## Problem statement
Gather up every line from the entries below that uses the word "area".

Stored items
▼

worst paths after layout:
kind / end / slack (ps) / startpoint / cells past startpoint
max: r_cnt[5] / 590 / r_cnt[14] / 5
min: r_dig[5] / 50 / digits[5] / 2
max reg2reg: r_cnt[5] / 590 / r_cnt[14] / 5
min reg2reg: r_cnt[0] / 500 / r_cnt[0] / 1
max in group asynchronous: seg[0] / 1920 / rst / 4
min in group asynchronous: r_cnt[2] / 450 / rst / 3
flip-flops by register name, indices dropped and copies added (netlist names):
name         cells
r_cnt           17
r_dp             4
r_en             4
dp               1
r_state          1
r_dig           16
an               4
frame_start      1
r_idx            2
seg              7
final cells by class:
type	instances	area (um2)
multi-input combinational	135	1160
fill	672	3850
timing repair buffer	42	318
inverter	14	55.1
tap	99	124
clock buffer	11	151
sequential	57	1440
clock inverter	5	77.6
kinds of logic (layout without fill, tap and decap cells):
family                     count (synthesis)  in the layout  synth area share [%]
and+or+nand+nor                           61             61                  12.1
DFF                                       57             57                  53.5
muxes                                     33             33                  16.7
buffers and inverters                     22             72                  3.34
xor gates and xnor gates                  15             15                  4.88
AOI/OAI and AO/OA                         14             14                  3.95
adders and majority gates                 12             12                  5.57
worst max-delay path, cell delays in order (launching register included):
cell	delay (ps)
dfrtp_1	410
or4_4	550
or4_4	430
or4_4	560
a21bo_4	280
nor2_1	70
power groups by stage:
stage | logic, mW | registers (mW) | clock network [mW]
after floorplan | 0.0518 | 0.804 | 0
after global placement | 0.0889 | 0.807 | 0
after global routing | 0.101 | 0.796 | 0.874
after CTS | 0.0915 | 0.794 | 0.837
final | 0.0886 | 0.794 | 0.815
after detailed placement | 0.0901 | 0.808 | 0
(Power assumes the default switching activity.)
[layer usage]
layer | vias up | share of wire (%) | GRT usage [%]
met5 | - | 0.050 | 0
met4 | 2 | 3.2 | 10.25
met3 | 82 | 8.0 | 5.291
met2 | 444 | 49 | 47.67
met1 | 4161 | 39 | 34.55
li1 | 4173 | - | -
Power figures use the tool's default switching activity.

▲

## Output for this exercise
type	instances	area (um2)
family                     count (synthesis)  in the layout  synth area share [%]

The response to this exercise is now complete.